Angry outbursts, crude and obscene language, and outrageous comments have become so common during the public comment segment of the meetings, that one councilmember said that it is turning into a circus.
Some councilmembers say that what is supposed to be an exercise in free speech has spun dangerously out of control.
“The city is going to hell in a hand basket and you’re going to sit up there and dictate,” said political gadfly Michael Carreon at Tuesday’s meeting.
He is one of the regulars in the city council audience. He patiently waits for his turn to speak during the public comment segments and speak he does – very direct, very opinionated and very sure of himself.

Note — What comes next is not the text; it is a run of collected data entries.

[config.mk]
export PLATFORM = sky130hd
export DESIGN_NAME = sorted_list_table_top
export DESIGN_NICKNAME = d
export VERILOG_FILES = /design/src/rtl/core/slt_pkg.sv /design/src/rtl/core/sorted_list_table_top.sv /design/src/rtl/core/slt_cell.sv /design/src/rtl/core/slt_ctrl.sv
export SDC_FILE = /design/constraint.sdc
export NUM_CORES = 2
export LEC_CHECK = 0
export BUFFER_PORTS_ARGS = -buffer_cell sky130_fd_sc_hd__clkbuf_2
export CAP_MARGIN = 20
export CORE_UTILIZATION = 60
export CTS_CLUSTER_DIAMETER = 150
export CTS_CLUSTER_SIZE = 24
export DETAILED_ROUTE_END_ITERATION = 6
export HOLD_SLACK_MARGIN = 0.12
export PLACE_DENSITY = 0.86
export SETUP_SLACK_MARGIN = 0.3
export SYNTH_ARGS = -nofsm -noshare
export SYNTH_HDL_FRONTEND = slang
export SYNTH_SLANG_ARGS = --single-unit
[constraint.sdc]
create_clock -name clk -period 7.3 [get_ports clk]
set_input_delay 0.365 -clock clk [delete_from_list [all_inputs] [get_ports clk]]
set_output_delay 0.365 -clock clk [all_outputs]
set_load 0.1 [all_outputs]
[src/rtl/core/slt_pkg.sv]
// ----------------------------------------------------------------------------
// slt_pkg: shared types and constants of the sorted list table
// Transaction structs, operation and status codes, default capacity.
// ----------------------------------------------------------------------------
package slt_pkg;

  localparam int SLT_CAPACITY = 16;
  localparam int VALUE_W      = 32;
  localparam int MODE_W       = 2;
  localparam int STATUS_W     = 2;
  localparam int ENTRY_CNT_W  = 5;

  localparam logic [MODE_W-1:0] MODE_INSERT = 2'd0;
  localparam logic [MODE_W-1:0] MODE_SEARCH = 2'd1;
  localparam logic [MODE_W-1:0] MODE_DELETE = 2'd2;

  localparam logic [STATUS_W-1:0] STATUS_OK      = 2'd0;
  localparam logic [STATUS_W-1:0] STATUS_FULL    = 2'd1;
  localparam logic [STATUS_W-1:0] STATUS_MISSING = 2'd2;

  typedef struct packed {
    logic [MODE_W-1:0]         mode;
    logic signed [VALUE_W-1:0] value;
  } slt_in_t;

  typedef struct packed {
    logic [STATUS_W-1:0]    status;
    logic [ENTRY_CNT_W-1:0] entry_count;
  } slt_out_t;

  // Strobes broadcast from the controller to every cell
  typedef struct packed {
    logic cmp_en;
    logic ins_go;
    logic del_go;
  } slt_cell_ctl_t;

endpackage

[src/rtl/core/sorted_list_table_top.sv]
// ----------------------------------------------------------------------------
// sorted_list_table_top: bounded table of signed values in ascending order
//
// Input channel in_valid/in_ready/in_data carries one transaction: a mode
// (insert, search, delete) and a signed 32-bit value. Output channel
// out_valid/out_ready/out_data returns exactly one result per transaction:
// a status (done or found, table full, not found) and the entry count after
// the operation.
//
// Storage is a row of CAPACITY cells. In the cycle a transaction is
// accepted, every cell compares its entry with the value and registers
// its flags; once the result register is free, the hit flags are
// OR-reduced and the cells shift together, inserting or removing one
// entry. The result register loads with that shift, and a new
// transaction is accepted only after the previous one has resolved.
//
// Reset clears the entry count and out_valid; entries need no
// clearing. When the receiver stalls, one more transaction is accepted and
// compared, then held until the result register frees up.
// ----------------------------------------------------------------------------
module sorted_list_table_top
  import slt_pkg::*;
#(
  parameter int CAPACITY = SLT_CAPACITY
) (
  input  logic     clk,
  input  logic     rst,
  input  logic     in_valid,
  output logic     in_ready,
  input  slt_in_t  in_data,
  output logic     out_valid,
  input  logic     out_ready,
  output slt_out_t out_data
);

  localparam int CNT_W = $clog2(CAPACITY + 1);

  logic [CNT_W-1:0]          count;
  logic signed [VALUE_W-1:0] cell_value;
  slt_cell_ctl_t             ctl;
  logic                      found;

  logic signed [VALUE_W-1:0] entry_vec [CAPACITY];
  logic [CAPACITY-1:0]       occ_vec;
  logic [CAPACITY-1:0]       geq_vec;
  logic [CAPACITY-1:0]       match_vec;

  assign found = |match_vec;

  slt_ctrl #(
    .CAPACITY (CAPACITY),
    .CNT_W    (CNT_W)
  ) u_ctrl (
    .clk        (clk),
    .rst        (rst),
    .in_valid   (in_valid),
    .in_ready   (in_ready),
    .in_data    (in_data),
    .out_valid  (out_valid),
    .out_ready  (out_ready),
    .out_data   (out_data),
    .found      (found),
    .count      (count),
    .cell_value (cell_value),
    .ctl        (ctl)
  );

  for (genvar i = 0; i < CAPACITY; i++) begin : g_cell
    logic                      left_occ;
    logic                      left_geq;
    logic signed [VALUE_W-1:0] left_entry;
    logic signed [VALUE_W-1:0] right_entry;

    assign occ_vec[i] = (CNT_W'(i) < count);

    if (i == 0) begin : g_head
      assign left_occ   = 1'b1;
      assign left_geq   = 1'b0;
      assign left_entry = entry_vec[i];
    end else begin : g_body
      assign left_occ   = occ_vec[i-1];
      assign left_geq   = geq_vec[i-1];
      assign left_entry = entry_vec[i-1];
    end

    if (i == CAPACITY - 1) begin : g_tail
      assign right_entry = entry_vec[i];
    end else begin : g_inner
      assign right_entry = entry_vec[i+1];
    end

    slt_cell u_cell (
      .clk         (clk),
      .ctl         (ctl),
      .value       (cell_value),
      .occ         (occ_vec[i]),
      .left_occ    (left_occ),
      .left_geq    (left_geq),
      .left_entry  (left_entry),
      .right_entry (right_entry),
      .entry       (entry_vec[i]),
      .geq         (geq_vec[i]),
      .match       (match_vec[i])
    );
  end

endmodule

[src/rtl/core/slt_cell.sv]
// ----------------------------------------------------------------------------
// slt_cell: one position of the sorted list table
// Holds one entry, compares it with the transaction value and shifts
// toward either neighbor on insert or delete.
// ----------------------------------------------------------------------------
module slt_cell
  import slt_pkg::*;
(
  input  logic                      clk,
  input  slt_cell_ctl_t             ctl,
  input  logic signed [VALUE_W-1:0] value,
  input  logic                      occ,
  input  logic                      left_occ,
  input  logic                      left_geq,
  input  logic signed [VALUE_W-1:0] left_entry,
  input  logic signed [VALUE_W-1:0] right_entry,
  output logic signed [VALUE_W-1:0] entry,
  output logic                      geq,
  output logic                      match
);

  logic at_count;

  // first free position: this cell empty, left neighbor occupied
  assign at_count = !occ && left_occ;

  always_ff @(posedge clk) begin
    if (ctl.cmp_en) begin
      geq   <= occ && !(entry < value);
      match <= occ && (entry == value);
    end
    if (ctl.ins_go) begin
      if (left_geq) begin
        entry <= left_entry;
      end else if (geq || at_count) begin
        entry <= value;
      end
    end else if (ctl.del_go) begin
      // every cell from the first match onward pulls from the right
      if (geq) begin
        entry <= right_entry;
      end
    end
  end

endmodule

[src/rtl/core/slt_ctrl.sv]
// ----------------------------------------------------------------------------
// slt_ctrl: sequencer of the sorted list table
// Latches the input transaction, keeps the entry count, issues the cell
// strobes and holds the result register.
// ----------------------------------------------------------------------------
module slt_ctrl
  import slt_pkg::*;
#(
  parameter int CAPACITY = SLT_CAPACITY,
  parameter int CNT_W    = $clog2(CAPACITY + 1)
) (
  input  logic                      clk,
  input  logic                      rst,
  input  logic                      in_valid,
  output logic                      in_ready,
  input  slt_in_t                   in_data,
  output logic                      out_valid,
  input  logic                      out_ready,
  output slt_out_t                  out_data,
  input  logic                      found,
  output logic [CNT_W-1:0]          count,
  output logic signed [VALUE_W-1:0] cell_value,
  output slt_cell_ctl_t             ctl
);

  typedef enum logic {
    S_IDLE,
    S_RESOLVE
  } state_t;

  localparam logic [CNT_W-1:0] CAP_CNT = CNT_W'(CAPACITY);

  state_t              state;
  slt_in_t             op;
  logic                fire;
  logic                full;
  logic [STATUS_W-1:0] status_next;
  logic [CNT_W-1:0]    count_next;

  assign in_ready   = (state == S_IDLE);
  assign fire       = (state == S_RESOLVE) && (!out_valid || out_ready);
  assign full       = (count >= CAP_CNT);
  assign cell_value = (state == S_IDLE) ? in_data.value : op.value;

  assign ctl.cmp_en = in_valid && in_ready;
  assign ctl.ins_go = fire && (op.mode == MODE_INSERT) && !full;
  assign ctl.del_go = fire && (op.mode == MODE_DELETE) && found;

  always_comb begin
    status_next = STATUS_OK;
    count_next  = count;
    unique case (op.mode)
      MODE_INSERT: begin
        if (full) begin
          status_next = STATUS_FULL;
        end else begin
          count_next = count + CNT_W'(1);
        end
      end
      MODE_SEARCH: begin
        if (!found) begin
          status_next = STATUS_MISSING;
        end
      end
      MODE_DELETE: begin
        if (found) begin
          count_next = count - CNT_W'(1);
        end else begin
          status_next = STATUS_MISSING;
        end
      end
      default: begin
        status_next = STATUS_OK;
      end
    endcase
  end

  always_ff @(posedge clk) begin
    if (rst) begin
      state     <= S_IDLE;
      out_valid <= 1'b0;
      count     <= '0;
    end else begin
      if (out_valid && out_ready) begin
        out_valid <= 1'b0;
      end
      unique case (state)
        S_IDLE: begin
          if (in_valid) begin
            op    <= in_data;
            state <= S_RESOLVE;
          end
        end
        S_RESOLVE: begin
          // hold until the result register is free
          if (fire) begin
            count                <= count_next;
            out_valid            <= 1'b1;
            out_data.status      <= status_next;
            out_data.entry_count <= ENTRY_CNT_W'(count_next);
            state                <= S_IDLE;
          end
        end
        default: begin
          state <= S_IDLE;
        end
      endcase
    end
  end

endmodule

But when he was told to direct his remarks to the chair and not attack individual councilmembers, Carreon lost his cool.
“Now I’m all confused on where I’ve got to go; I’m upset. So I guess I’ll just salute you, Heil Hitler,” Carreon said as he gestured the Nazi salute.
Carreon may have been trying to make a point. But when Councilmember Paul Koretz saw the Nazi salute and heard the sieg heil, he lost it.
“I’m very temped to go over there and clock him,” Koretz said at the meeting.
Later he explained his frustration to us.
“I’ve lost a number of relatives in the Holocaust, as did, I’m sure, thousands of my constituents,” he said.
Koretz, who is hardly known as a temperamental firebrand, later said that he was so offended by Carreon’s tactics, that he was tempted to disrupt the meeting and go out there and sock him.
“Well it’s kind of funny that it was me, because I’m generally known as probably the most mild-mannered person on the council,” Koretz said.
Councilman Bill Rosendahl denounced Carreon’s use of the term sieg heil.
“That is not a light term and it is not a funny term. It is an outrageous and an immoral term that should never be used in the United States government,” Rosendahl said.
But should limits be put in place for the public comment segments?
“I think there should be limits. Foul speech, offensive speech. I would like a little more direction from our city attorney’s office, so that they could help us get through this,” said Councilman Tom LaBonge.
But regulating the public comment time at city council might not be easy. The council, like all legislative bodies, must respect the right of a free people to exercise their right of free speech.
But with things spinning out of control, some councilmembers believe something must be done to rein it in.